Following On…

…From the digression here.

I agree with Ted; David Davis was the obvious candidate for the Conservative leadership. The election of the vacuous Cameron was a travesty. On the matter of the surveillance bill, Davis, one of the lone voices defending liberty and privacy, has summed it up perfectly. His accusation that the British public are intellectually  lazy is spot on. After all, how often does any objection to mass surveillance get rewarded with the idiotic “nothing to hide, nothing to fear ” mantra? Indeed, it is only a matter of time before some brain-dead fuckwit trots it out as if they have just shat out a pearl of wisdom.

Thing is, though, it seems to matter not, who is Home Secretary. Sooner or later they become poisoned by their department. So all of them, sooner or later become rabid authoritarians. I’m inclined to agree with Sean Gabb when he said that the whole edifice needs raising razing to the ground. Destroyed; annihilated; vaporised. Not just that, but nuked; burned; buried in concrete – whatever it takes to destroy it utterly and completely, for this organisation is a cancer at the heart of our society. I won’t say government, for government is itself a malignant growth; nothing more than a glorified protection racket with a patina of legitimacy that it has awarded itself, to disguise its criminal nature.

So, those who were wondering why I’ve not discussed the surveillance bill… what is there to say?

7 Comments

  1. I’m not certain, as I’m saying this off the top of my head so to speak, but I think it should be razed to the ground.

  2. A coincidence. Shortly before reading this post I was thinking what an awful mistake the “Conservatives” had made by rejecting Davies.

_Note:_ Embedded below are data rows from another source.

[src/rtl/sdram_port_arbiter.sv]
// Shares one SDRAM controller channel between NUM_PORTS requesters.
// Define SDARB_ROUND_ROBIN_EN for round-robin arbitration (default: fixed priority).
module sdram_port_arbiter #(
    parameter int NUM_PORTS = 4,
    parameter int TIMEOUT   = 255
) (
    input  logic                    clk,
    input  logic                    reset_n,
    input  logic [NUM_PORTS-1:0]    p_req,
    input  logic [NUM_PORTS-1:0]    p_rnw,
    input  logic [NUM_PORTS*26-1:0] p_addr,
    input  logic [NUM_PORTS*32-1:0] p_din,
    output logic [31:0]             p_dout,
    output logic [NUM_PORTS-1:0]    p_ready,
    output logic [NUM_PORTS-1:0]    p_err,
    output logic                    mem_req,
    output logic                    mem_rnw,
    output logic [25:0]             mem_addr,
    output logic [31:0]             mem_din,
    input  logic [31:0]             mem_dout,
    input  logic                    mem_ready
);

    localparam int IW = (NUM_PORTS > 1) ? $clog2(NUM_PORTS) : 1;
    localparam int TW = (TIMEOUT > 0) ? $clog2(TIMEOUT + 2) : 1;

    typedef enum logic [1:0] {
        S_IDLE,
        S_ISSUE,
        S_WAIT,
        S_DONE
    } state_t;

    state_t          r_state;
    state_t          w_state_nxt;
    logic [IW-1:0]   r_grant;
    logic [TW-1:0]   r_timer;
    logic [TW-1:0]   w_timer_nxt;
    logic            r_err;
    logic            r_hold;
    logic            r_mem_rnw;
    logic [25:0]     r_mem_addr;
    logic [31:0]     r_mem_din;
    logic [31:0]     r_dout;
    logic            w_found;
    logic            w_go;
    logic            w_tmo;
    logic [IW-1:0]   w_win;
    logic [NUM_PORTS-1:0] w_sel;
`ifdef SDARB_ROUND_ROBIN_EN
    logic [IW-1:0]   r_rr;
`endif

    always_comb begin
        int j;
        w_found = 1'b0;
        w_win   = '0;
        j       = 0;
        for (int k = 0; k < NUM_PORTS; k++) begin
`ifdef SDARB_ROUND_ROBIN_EN
            j = int'(r_rr) + k;
            if (j >= NUM_PORTS) j = j - NUM_PORTS;
`else
            j = k;
`endif
            if (!w_found && p_req[j]) begin
                w_found = 1'b1;
                w_win   = IW'(j);
            end
        end
    end

    // The cycle after DONE arbitrates nothing, so a stale owner level never re-wins.
    assign w_go        = w_found && !r_hold;
    assign w_timer_nxt = r_timer + 1'b1;
    assign w_tmo       = (TIMEOUT != 0) && !mem_ready
                         && (w_timer_nxt == TW'(TIMEOUT));

    always_comb begin
        w_state_nxt = r_state;
        unique case (r_state)
            S_IDLE:  if (w_go) w_state_nxt = S_ISSUE;
            S_ISSUE: w_state_nxt = S_WAIT;
            S_WAIT:  if (mem_ready || w_tmo) w_state_nxt = S_DONE;
            S_DONE:  w_state_nxt = S_IDLE;
            default: w_state_nxt = S_IDLE;
        endcase
    end

    always_ff @(posedge clk or negedge reset_n) begin
        if (!reset_n) begin
            r_state    <= S_IDLE;
            r_grant    <= '0;
            r_timer    <= '0;
            r_err      <= 1'b0;
            r_hold     <= 1'b0;
            r_mem_rnw  <= 1'b0;
            r_mem_addr <= '0;
            r_mem_din  <= '0;
            r_dout     <= '0;
`ifdef SDARB_ROUND_ROBIN_EN
            r_rr       <= '0;
`endif
        end else begin
            r_state <= w_state_nxt;
            r_hold  <= (r_state == S_DONE);
            unique case (r_state)
                S_IDLE: begin
                    if (w_go) begin
                        r_grant    <= w_win;
                        r_err      <= 1'b0;
                        r_mem_rnw  <= p_rnw[w_win];
                        r_mem_addr <= p_addr[26*w_win +: 26];
                        r_mem_din  <= p_din[32*w_win +: 32];
                    end
                end
                S_ISSUE: r_timer <= '0;
                S_WAIT: begin
                    r_timer <= w_timer_nxt;
                    if (mem_ready) begin
                        if (r_mem_rnw) r_dout <= mem_dout;
                    end else if (w_tmo) begin
                        r_err  <= 1'b1;
                        r_dout <= '0;
                    end
                end
                S_DONE: begin
`ifdef SDARB_ROUND_ROBIN_EN
                    if (r_grant == IW'(NUM_PORTS - 1)) r_rr <= '0;
                    else r_rr <= r_grant + 1'b1;
`endif
                end
                default: ;
            endcase
        end
    end

    always_comb begin
        w_sel          = '0;
        w_sel[r_grant] = 1'b1;
    end

    assign mem_req  = (r_state == S_ISSUE);
    assign mem_rnw  = r_mem_rnw;
    assign mem_addr = r_mem_addr;
    assign mem_din  = r_mem_din;
    assign p_dout   = r_dout;
    assign p_ready  = (r_state == S_DONE) ? w_sel : '0;
    assign p_err    = p_ready & {NUM_PORTS{r_err}};

endmodule
### src/rtl/cpu_sequencer.sv
// Instruction sequencer: FETCH -> EXEC1 -> (EXEC2) with STP halt, resume, single-step and stall.
// Optional retired-instruction / cycle counters are built only when SEQ_PERF_COUNTERS_EN is defined.
module cpu_sequencer #(
    parameter logic [5:0] STP_OPCODE = 6'd39,
    parameter int         CNT_W      = 16
) (
    input  logic             clk,
    input  logic             reset,
    input  logic             sm_extra,
    input  logic [5:0]       encoded_opcode,
    input  logic             stall,
    input  logic             resume,
    input  logic             step_mode,
    input  logic             cnt_clr,
    output logic [1:0]       state,
    output logic             halted,
    output logic             retire,
    output logic [CNT_W-1:0] instr_count,
    output logic [CNT_W-1:0] cycle_count
);

    // Encodings are fixed by the instruction decoder that consumes `state`.
    typedef enum logic [1:0] {
        FETCH = 2'b00,
        EXEC1 = 2'b10,
        EXEC2 = 2'b01,
        HALT  = 2'b11
    } seq_state_t;

    seq_state_t state_q;
    seq_state_t state_d;
    logic       retire_d;

    // NOTE: every combinational output gets a default before the case so no path
    // leaves it unassigned; otherwise synthesis infers a latch.
    always_comb begin
        state_d  = state_q;
        retire_d = 1'b0;
        if (!stall) begin
            case (state_q)
                FETCH: state_d = EXEC1;
                EXEC1: begin
                    if (encoded_opcode == STP_OPCODE) begin
                        state_d  = HALT;
                        retire_d = 1'b1;
                    end else if (sm_extra) begin
                        state_d = EXEC2;
                    end else begin
                        state_d  = step_mode ? HALT : FETCH;
                        retire_d = 1'b1;
                    end
                end
                EXEC2: begin
                    state_d  = step_mode ? HALT : FETCH;
                    retire_d = 1'b1;
                end
                HALT:    if (resume) state_d = FETCH;
                default: state_d = FETCH;
            endcase
        end
    end

    // NOTE: sequential state uses non-blocking assignments so every register
    // samples the pre-edge values, independent of statement order.
    always_ff @(posedge clk) begin
        if (reset) state_q <= FETCH;
        else       state_q <= state_d;
    end

    assign state  = state_q;
    assign halted = (state_q == HALT);
    // Reset wins over a completing instruction in the same cycle.
    assign retire = retire_d && !reset;

`ifdef SEQ_PERF_COUNTERS_EN
    logic [CNT_W-1:0] instr_q;
    logic [CNT_W-1:0] cycle_q;

    always_ff @(posedge clk) begin
        if (reset || cnt_clr) begin
            instr_q <= '0;
            cycle_q <= '0;
        end else begin
            if (retire_d)                  instr_q <= instr_q + CNT_W'(1);
            if (!stall && state_q != HALT) cycle_q <= cycle_q + CNT_W'(1);
        end
    end

    assign instr_count = instr_q;
    assign cycle_count = cycle_q;
`else
    logic unused_cnt_clr;
    assign unused_cnt_clr = cnt_clr;
    assign instr_count    = '0;
    assign cycle_count    = '0;
`endif

endmodule

### config.mk
export PLATFORM = sky130hd
export DESIGN_NAME = cpu_sequencer
export DESIGN_NICKNAME = d
export VERILOG_FILES = /design/src/rtl/cpu_sequencer.sv
export SDC_FILE = /design/constraint.sdc
export NUM_CORES = 1
export LEC_CHECK = 0
export CAP_MARGIN = 30
export CORE_MARGIN = 1
export CORE_UTILIZATION = 28
export DETAILED_ROUTE_END_ITERATION = 10
export HOLD_SLACK_MARGIN = 0.08
export PLACE_DENSITY_LB_ADDON = 0.12
export SYNTH_ARGS = -nofsm -noshare
export SYNTH_HDL_FRONTEND = slang
export SYNTH_SLANG_ARGS = --single-unit
### constraint.sdc
create_clock -name clk -period 1.8 [get_ports clk]
set_input_delay 0.36 -clock clk [delete_from_list [all_inputs] [get_ports clk]]
set_output_delay 0.36 -clock clk [all_outputs]
set_load 0.005 [all_outputs]
After elaboration in Yosys (flattened, before gate mapping)
Index checks and enable logic that the tools add are counted.
Widths: inputs -> output; s select.
- eq/ne operators: 5
- reductions and logical operators: 4
- mux-type cells: 9
- bitwise gates (word level): 1
- operator list (kind ; number):
    $mux 2 ; 4
    $pmux 2 s4 ; 1
    $eq 6x6->1 const B ; 1
    $eq 2x2->1 const B ; 2
    $mux 1 ; 3
    $eq 2x1->1 const B ; 1
    $logic_not 2->1 ; 1
    $ne 2x2->1 const B ; 1
    $pmux 1 s2 ; 1
    $reduce_and 2->1 ; 1
    $logic_and 1x1->1 ; 1
    $logic_not 1->1 ; 1
    $not 1->1 ; 1
- output and inout port bits: 36
- input bits: 13
- word-level logic and storage cells: 20
- flip-flop bits (word level): 2

Logic depth before layout (Yosys ltp)
Gate-level depths: netlist of the first run.
- depth after elaboration: 5
- gate-level depth with buffers: 5
- depth with buffers taken out: 5

Worst setup path after synthesis of the first run
OpenSTA, ideal clock, no wires.
- kind: in2out
- from: in encoded_opcode[3]
- to: out retire
- stages: 3
- path buffers: 0
- arrival time: 1.046 ns
- path slack: 0.394 ns
- data required time: 1.440 ns
- cells stage by stage: and4b_1 -> a311oi_1 -> nor4b_1
- longest elaborated chain between the ends: 5
- ends and longest elaborated chain (element ; RTL line ; RTL):
    from (decl) ; 10 ; input logic [5:0] encoded_opcode,
    $eq 6x6->1 ; 43 ; if (encoded_opcode == STP_OPCODE) begin
    $mux 1 ; 43 ;
    $pmux 1 s2 ; 40 ; case (state_q)
    $mux 1 ; 39 ; if (!stall) begin
    $logic_and 1x1->1 ; 73 ; assign retire = retire_d && !reset;
    to (decl) ; 17 ; output logic retire,
Every way passes these cells.

Final worst setup path of the first run
Ends and elaborated chain as after synthesis.

==> flow_summary.ini, run 1 <==
[timing]
finClkSkew_ps = 3.43
finalHoldViolations = 0
finalSetupViolations = 0
worst_slack_ps = 6.25
finalSetupTns_ps = 0
max_clock_freq_mhz = 557
period_share_pct = 99.7
final_max_slew_viol_count = 0
period_needed_ps = 1790

[detailed_routing]
avgViaCountPerCell = 3.73
wl_per_cell_um = 8.26
postRouteAntennaNets = 0
first_iter_violations = 15
drt_first_pass_iters = 7
vias = 380
drc = 8
routed_wl_um = 843

[worst_setup_path]
cp_cell_sequence = dlygate4sd2_1 > and4b_1 > a311oi_2 > nor4b_2 > buf_2
cp_data_arrival_time_ps = 1430
crit_required_ps = 1440
critical_path.slowest_cell = nor4b_2
r2r_slack_ps = 210
cp-end-kind = output pin
slowest_delay_ps = 300
reg2reg_depth = 6
endpoint = retire
r2r_end = state[0]$_SDFFE_PP0P_
setup.worst_path.start = encoded_opcode[3]
critPathLaunchType = input port
r2r_start = state[1]$_SDFFE_PP0P_
path_max_fanout = 2
worstSetupPathType = input port to output pin

[global_routing]
antenna_found_initial = 0
grt-ovfl-total = 0
grt.total_usage_pct = 8.68
grt_pass1_wl_um = 1240
grt_pass1_vias = 317
grt_max_degree = 5

[logic_synthesis]
syn_avg_cell_area_um2 = 7.88
yosysUniqueCellTypes = 19
synthAdderAreaFrac_pct = 10.4
synth_area_um2 = 480
synth_compound_area_share_pct = 13.5
yosysSeqAreaShare_pct = 8.33
synth-seq-cells = 2
synth_top_family_by_area = buffers and inverters
yosysWarnings = 0
muxShareOfSynthArea_pct = 0
synth-edff-count = 0
synthSimpleGateAreaFrac_pct = 12.2
async_reset_ff_share_pct = 0
synthFlopType = dfxtp_1
synth_xor_xnor_area_share_pct = 0
synthCells = 61

[pwr]
ir_worst_vdd_uv = 346
internal_power_w = 0.000166
finalPower_w = 0.000231
cellPowerDensity_mw_per_mm2 = 376
clockPowerShare_pct = 41.7
switching_share_pct = 28.2
p_sw_w = 0.0000652
p_leak_nw = 0.331
comb_power_share_pct = 36.8
seqPwrFrac_pct = 21.6

[final_layout]
antenna_cells = 0
seqCellArea_um2 = 41.3
final_common_cell = conb_1
final_cell_mix = 32 x conb_1, 10 x clkdlybuf4s50_1, 8 x buf_4, 6 x inv_1, 4 x dlygate4sd2_1
multi_input_area_um2 = 309
areaGrowthSynthToFinish_pct = 28.1
drive_above_1_share_pct = 19.8
largest_reg_flops = 2
final_net_count = 105
nFillCells = 170
fin_cells = 102

[cts]
cts_made_buffers = 3
clk_latency_ps = 220
tritoncts = done
cts_sinks = 2
cts_setup_buffers = 0
hold_buffers = 0
cts-root-buf = clkbuf_4
htreeDepth = 1
cts_buffer_depth = 2
clk_pin_slew_worst_paths_ps = 30

[floorplanning]
io_pins = 49
initial_core_util_pct = 30.8
coreArea_mm2 = 0.00156
die_area_mm2 = 0.00189
die_y_um = 43.4
die_x_um = 43.4
row_count = 14

[hold_path]
hold_depth = 2
hp-class = register to register

[job]
drv_cap = 0

[status]
violations = DRC
status = finished, violations left

[place]
gp_congestion = 0.667
portBuffers = 15
hpwl_um = 690
dpl.cell_count = 99
dpl_worst_slack_ps = -579
-- timing repair --
item                                    CTS  global route
endpoints found under the setup margin    2             2
gates resized for setup                   9             3
cloned                                    0             0
pin swaps                                 3             1
-- worst max-delay path, delay by kind of cell --
kind            cells  cell delay (ps)
simple gates        2              570
compound gates      1              110
buf+inv             2              380
-- how the worst min path moves through the flow --
stage                          start                    end
2_1_floorplan                  reset  state[1]$_SDFFE_PP0P_
3_3_place_gp   state[0]$_SDFFE_PP0P_  state[0]$_SDFFE_PP0P_
3_5_place_dp   state[1]$_SDFFE_PP0P_  state[1]$_SDFFE_PP0P_
4_1_cts        state[1]$_SDFFE_PP0P_  state[1]$_SDFFE_PP0P_
5_1_grt        state[0]$_SDFFE_PP0P_  state[0]$_SDFFE_PP0P_
6_report       state[1]$_SDFFE_PP0P_  state[1]$_SDFFE_PP0P_
-- per-layer routing --
| metal | vias up | part of all wire, % | GRT usage (%) |
|---|---|---|---|
| li1 | 190 | - | - |
| met1 | 161 | 37 | 9.80 |
| met2 | 29 | 55 | 16.1 |
| met3 | 0 | 8.1 | 2.50 |
| met4 | 0 | 0 | 1.88 |
| met5 | - | 0 | 0 |
-- synth_stat cells, types with 2 or more instances --
cell type	instances	area, um^2
buf_4	32	240
ha_1	4	50.1
a21oi_1	2	10.0
inv_1	6	22.5
dfxtp_1	2	40.0
a311oi_1	2	17.5
-- cells by family after synthesis --
family	Yosys count
AO/OA/AOI/OAI	9
buffers and inverters	38
adder cells (fa/ha/maj)	4
flip-flops	2
AND/OR/NAND/NOR	7
other	1
-- power groups by stage --
stage          registers [W]  clock network (W)   logic, W
6_report           0.0000499          0.0000963  0.0000850
5_1_grt            0.0000506           0.000106  0.0000973
4_1_cts            0.0000495           0.000101  0.0000807
3_5_place_dp       0.0000501                  0  0.0000834
3_3_place_gp       0.0000501                  0  0.0000850
2_1_floorplan      0.0000503                  0  0.0000841
-- cell type report --
cell class / count / share of cell area (%)
sequential: 2 / 6.71
multi-input combinational: 52 / 50.2
tap: 16 / 3.25
clock buffer: 3 / 3.66
timing repair buffer: 23 / 32.5
inverter: 6 / 3.66
-- per-stage QoR --
step                      util, %  hold slack, ps  instance area (um^2)
after floorplan                 -             432                   597
after detailed placement     37.6             564                   587
after global routing         39.5             597                   616
after CTS                    38.6             568                   602
after global placement       37.6             583                   587
final                        39.5             543                   616
Power figures use the tool's default switching activity.
==> run 2, diff against run 1 <==
--- a/config.mk
+++ b/config.mk
@@ -6,6 +6,7 @@
 export NUM_CORES = 1
 export LEC_CHECK = 0
 export CAP_MARGIN = 30
+export CORE_ASPECT_RATIO = 1.2
 export CORE_MARGIN = 1
 export CORE_UTILIZATION = 28
 export DETAILED_ROUTE_END_ITERATION = 10
==> run 2 against run 1 <==
The flow now finishes without violations. Setup slack improved by 53 ps. Utilization decreased by 2.5 points. Power down 2.5%. Critical path type is now register to output pin. Maximum frequency rose by 3.0%. Clock power down 2%. Register-to-register slack better by 70 ps. Final cell count up 0.98%. Via count decreased by 1.1%.
==> flow_summary.ini, run 2 (synthesized netlist as in run 1, its figures left out) <==
[status]
status = completed

[worst_setup_path]
r2r_start = state[0]$_SDFFE_PP0P_
cp_data_arrival_time_ps = 1380
r2r_slack_ps = 280
critPathLaunchType = register
cp-end-kind = output pin
worstSetupPathType = register to output pin
crit_required_ps = 1440
reg2reg_depth = 6
path_max_fanout = 4
r2r_end = state[0]$_SDFFE_PP0P_

[final_layout]
fin_cells = 103
final_common_cell = conb_1
largest_reg_flops = 2
areaGrowthSynthToFinish_pct = 24.7
drive_above_1_share_pct = 16.5
final_util_pct = 37.0
nFillCells = 187
antenna_cells = 0
final_cell_mix = 32 x conb_1, 10 x clkdlybuf4s50_1, 7 x buf_4, 6 x inv_1
final_net_count = 104

[timing]
finClkSkew_ps = 1.34
finalSetupViolations = 0
max_clock_freq_mhz = 574
worst_slack_ps = 59.1
whs_ps = 565
rsz0062_at_grt = false
finalHoldViolations = 0
period_share_pct = 96.7
final_max_slew_viol_count = 0
period_needed_ps = 1740

[place]
hpwl_um = 689
dpl_worst_slack_ps = -575
portBuffers = 15
dpl.cell_count = 100
gp_congestion = 0.693

[detailed_routing]
avgViaCountPerCell = 3.65
drc = 0
postRouteAntennaNets = 0
drt_first_pass_iters = 3
first_iter_violations = 8
routed_wl_um = 744
wl_per_cell_um = 7.22
vias = 376

[floorplanning]
coreArea_mm2 = 0.00162
die_x_um = 39.8
die_y_um = 47.4
initial_core_util_pct = 29.6
die_area_mm2 = 0.00189
row_count = 16
io_pins = 49

[hold_path]
whs_endpoint = state[1]$_SDFFE_PP0P_
hp-class = register to register
hold_depth = 2
worstHoldStart = state[1]$_SDFFE_PP0P_

[cts]
htreeDepth = 1
clk_latency_ps = 220
clk_pin_slew_worst_paths_ps = 30
cts_setup_buffers = 0
tritoncts = done
cts-root-buf = clkbuf_4
cts_made_buffers = 3
cts_sinks = 2
hold_buffers = 0
cts_buffer_depth = 2

[global_routing]
grt_max_degree = 5
antenna_found_initial = 0
grt.total_usage_pct = 7.84
grt-ovfl-total = 0
grt_pass1_vias = 305
grt_pass1_wl_um = 1030

[job]
drv_cap = 0

[pwr]
finalPower_w = 0.000225
p_leak_nw = 0.323
ir_worst_vdd_uv = 205
cellPowerDensity_mw_per_mm2 = 376
## run 2: cell types whose count changed in the layout (fill, tap and decap cells not counted), sizes merged
| cell | delta |
|---|---|
| clkdlybuf4s15 | +1 |
| buf | -1 |
| dlygate4sd2 | -1 |
## run 2: metal layers
| layer | vias to the layer above | part of all wire (%) | global-route usage (%) |
|---|---|---|---|
| met5 | - | 0 | 0 |
| met4 | 0 | 0 | 4.14 |
| met3 | 0 | 9.5 | 0 |
| met2 | 30 | 55 | 17.7 |
| met1 | 159 | 35 | 6.23 |
| li1 | 187 | - | - |
## run 2: layout make-up
cell class	count	area, um^2	area share [%]
clock buffers	3	22.5	3.76
inverters	6	22.5	3.76
multi-input cells	52	297	49.5
flip-flops and latches	2	41.3	6.89
well taps	18	22.5	3.76
repair buffers	22	194	32.4
## run 2: through the flow
| step | cell area (um^2) | setup TNS, ps |
|---|---|---|
| 3_5_place_dp | 582 | -591 |
| 6_report | 599 | 0 |
| 5_1_grt | 599 | 0 |
| 3_3_place_gp | 582 | -601 |
| 4_1_cts | 594 | 0 |
| 2_1_floorplan | 597 | 0 |
## run 2: worst max path at each step
stage	start	slack, ps	end	cells past startpoint
finish	state[0]$_SDFFE_PP0P_	60	halted	3
floorplan	encoded_opcode[3]	390	retire	3
detailed placement	encoded_opcode[1]	-580	retire	5
global placement	encoded_opcode[0]	-550	retire	5
global route	state[0]$_SDFFE_PP0P_	7	halted	3
CTS	encoded_opcode[3]	10	retire	5
## run 2: where the power goes
part | switching (W) | total (W) | internal [W]
sequential | 0.00000216 | 0.0000497 | 0.0000475
combinational | 0.0000372 | 0.0000810 | 0.0000438
clock | 0.0000215 | 0.0000947 | 0.0000732
total | 0.0000608 | 0.000225 | 0.000164
## run 2: critical path, cell delays in order (launching register included)
cell and delay (ps):
dfxtp_1 350, buf_4 130, ha_2 190, clkdlybuf4s50_1 500
## run 2: timing repair
item | in CTS | in global routing
pin swaps | 3 | 2
resized for setup | 8 | 3
endpoints found under the setup margin | 1 | 2
==> run 3, diff against run 2 <==
--- a/config.mk
+++ b/config.mk
@@ -8,7 +8,8 @@
 export CAP_MARGIN = 30
 export CORE_ASPECT_RATIO = 1.2
 export CORE_MARGIN = 1
-export CORE_UTILIZATION = 28
+export CORE_UTILIZATION = 29
+export CTS_BUF_LIST = sky130_fd_sc_hd__clkbuf_8
 export DETAILED_ROUTE_END_ITERATION = 10
 export HOLD_SLACK_MARGIN = 0.08
 export PLACE_DENSITY_LB_ADDON = 0.12
==> run 3 against run 2 <==
Register-to-register slack barely moved. Cell area is 2.9% higher. Utilization rose by 4.6 points. Sequential share of layout area fell by 0.40 points. Critical path type unchanged. Clock skew is 1.7 ps higher. Largest power group unchanged.
==> flow_summary.ini, run 3 (synthesized netlist as in run 1, its figures left out) <==
[status]
status = completed

[cts]
cts_buffer_depth = 2
hold_buffers = 0
htreeDepth = 1
tritoncts = done
clk_latency_ps = 210
cts_made_buffers = 3
clk_pin_slew_worst_paths_ps = 30
cts_sinks = 2
cts-root-buf = clkbuf_8

[final_layout]
nFillCells = 163
largest_reg_flops = 2
multi_input_area_um2 = 299
final_cell_mix = 32 x conb_1, 10 x clkdlybuf4s50_1, 7 x buf_4, 6 x inv_1, 4 x dlygate4sd2_1
antenna_cells = 0
fin_cells = 102
final_net_count = 104
postLayoutCellArea_um2 = 617
final_util_pct = 41.6
drive_above_1_share_pct = 16.5
final_common_cell = conb_1
seqCellArea_um2 = 40.0
areaGrowthSynthToFinish_pct = 28.4

[timing]
final_max_slew_viol_count = 0
finalHoldViolations = 0
worst_slack_ps = 62.6
finClkSkew_ps = 3.05
period_needed_ps = 1740
finalSetupViolations = 0
period_share_pct = 96.5
max_clock_freq_mhz = 576

[place]
dpl.cell_count = 99
hpwl_um = 690
postPlaceCellArea_um2 = 581
portBuffers = 15
gp_congestion = 0.774
dpl_worst_slack_ps = -547

[worst_setup_path]
critical_path.slowest_cell = clkdlybuf4s50_1
crit_required_ps = 1440
slowest_delay_ps = 500
cp-end-kind = output pin
path_max_fanout = 4
critPathLaunchType = register
cp_cell_sequence = buf_4 > ha_2 > clkdlybuf4s50_1
cp_data_arrival_time_ps = 1380
worstSetupPathType = register to output pin

[detailed_routing]
wl_per_cell_um = 7.83
drc = 0
avgViaCountPerCell = 3.72
postRouteAntennaNets = 0
routed_wl_um = 799
drt_first_pass_iters = 3
first_iter_violations = 5
vias = 379

[pwr]
internal_power_w = 0.000231
cellPowerDensity_mw_per_mm2 = 492
ir_worst_vdd_uv = 359
switching_share_pct = 24.0
p_leak_nw = 0.330
clockPowerShare_pct = 57.3
p_sw_w = 0.0000727
comb_power_share_pct = 26.5
finalPower_w = 0.000304
seqPwrFrac_pct = 16.1

[floorplanning]
die_y_um = 46.6
row_count = 15
die_x_um = 39.2
die_area_mm2 = 0.00182
initial_core_util_pct = 32.4
coreArea_mm2 = 0.00148
io_pins = 49

[global_routing]
grt_max_degree = 5
grt_pass1_vias = 314
grt-ovfl-total = 0
grt_pass1_wl_um = 1210
antenna_found_initial = 0
grt.total_usage_pct = 9.75

[job]
drv_cap = 0

[hold_path]
hp-class = register to register
[run 3: layout make-up]
cell class	instances	share of cell area, %
clock buffers	3	6.69
well taps	17	3.45
multi-input cells	52	48.5
repair buffers	22	31.2
flip-flops and latches	2	6.49
inverters	6	3.65
[run 3: power by group through the flow]
stage	combinational [W]	sequential, W	clock (W)
2_1_floorplan	0.0000841	0.0000503	0
3_3_place_gp	0.0000832	0.0000494	0
3_5_place_dp	0.0000826	0.0000493	0
4_1_cts	0.0000797	0.0000488	0.000178
5_1_grt	0.0000946	0.0000495	0.000182
6_report	0.0000805	0.0000490	0.000174
[run 3: metal layers]
metal	wire [um]	share of wire, %	up-vias	GRT usage (%)
met5	0	0	-	0
met4	0	0	0	2.07
met3	90	11	0	4.35
met2	416	52	32	16.7
met1	291	36	160	11.0
li1	-	-	187	-
[run 3: worst max-delay path: cells and delay by family (launching register included)]
kind | cells | cell delay (ps)
buffers and inverters | 2 | 640
adder cells (fa/ha/maj) | 1 | 190
flip-flops | 1 | 350
[run 3: path summary, 6_finish.rpt]
check,from,end,slack [ps],cells past startpoint
setup / recovery,state[1]$_SDFFE_PP0P_,halted,60,3
setup reg to reg,state[1]$_SDFFE_PP0P_,state[0]$_SDFFE_PP0P_,290,5
hold reg to reg,state[0]$_SDFFE_PP0P_,state[0]$_SDFFE_PP0P_,570,2
hold / removal,state[0]$_SDFFE_PP0P_,state[0]$_SDFFE_PP0P_,570,2
[run 3: timing repair]
item                       4_1_cts  5_1_grt
setup buffers                    0        0
hold endpoints to repair         0        0
setup endpoints to repair        1        2
gates resized for setup          8        2
cloned                           0        0
pin swaps                        3        0
[run 3: through the flow]
stage / TNS (ps) / hold slack, ps
2_1_floorplan: 0 / 432
3_3_place_gp: -522 / 579
3_5_place_dp: -547 / 571
4_1_cts: 0 / 570
5_1_grt: -9.97 / 623
6_report: 0 / 569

    • And I thought the mistake was made by the electorate in punishing the LibDems for preventing exactly this kind of bollocks for five utterly thankless years. Never mind tuition fees – you can always teach yourself if you can’t afford to pay someone to teach you; it’s not as if the Internet doesn’t exist – *this* was a battle worth fighting. And it was a fight they couldn’t afford to lose, because doing so would utterly destroy the remaining vestiges of democracy the UK has left. There is no going back if this staggering display of stupidity and ignorance becomes law.

      And yet, this is clearly what the voters wanted. Fine. They can have it and deal with the consequences.

      Maybe, just maybe, those consequences will be so bad, they’ll learn their lesson and realise that democracy doesn’t just happen automatically. You have to watch over it, protect it, and fight for it, constantly.

      • Surely both applies. Either would have closed the window of opportunity. Also, I don’t place a great deal of store by democracy. It is a means to an end – or should be. That end being liberty. All too often, though, democracy is little more than thinly disguised mob rule.

        • It is, sadly, the least worst form of government we’ve managed to invent. It also doesn’t scale well and tends to work best at local and regional levels — as the Swiss demonstrate every day.

          The UK’s problem was caused by the rise of Labour in the 1920s: as soon as the two-party system became three, the First Past The Post system broke down. That nobody has ever fixed it in the decades since then suggests The People don’t consider having a viable democracy all that important. The LibDems wanted to change the system to something less idiotic for years, but, again, they were utterly ignored. Not once, but over and over again.

          I say again: the UK has the government it deserves. People need to start taking responsibility for their actions. Including informing themselves of the facts.

  3. Conspiracy theorists have suggested the election campaigns between Cameron and Davies was a foregone conclusion taking into account Cameron’s profession before politics. The senior members of the Tory party, most of them middle aged to elderly gathered for the speeches after a nice breakfast and a brisk walk to the venue. Cameron spoke first. Then lunch. A three, or four, course meal with wine and probably liqueurs. No brisk stroll to walk it off, but coffee and more liqueurs. During the interval for lunch it was suggested that some mischievous folk arranged for the heating to be turned up – of course, if this was so, Cameron could claim he knew little about it. If you look at the footage, note how many were falling asleep during David Davies’ speech. Perhaps if the contestants for Miss World had stood there and slowly disrobe, those same people would still have difficulty keeping their eyes open. Once the speeches were over, the sleepers were woken up and, as they had no idea what Davies said, the votes went to Cameron. Working in the devious world of PR can have its advantages and we now have Dim Dave as our political sub-master below Merkel and Junker. What was it Pete Frazer used to say in “Dad’s Army”?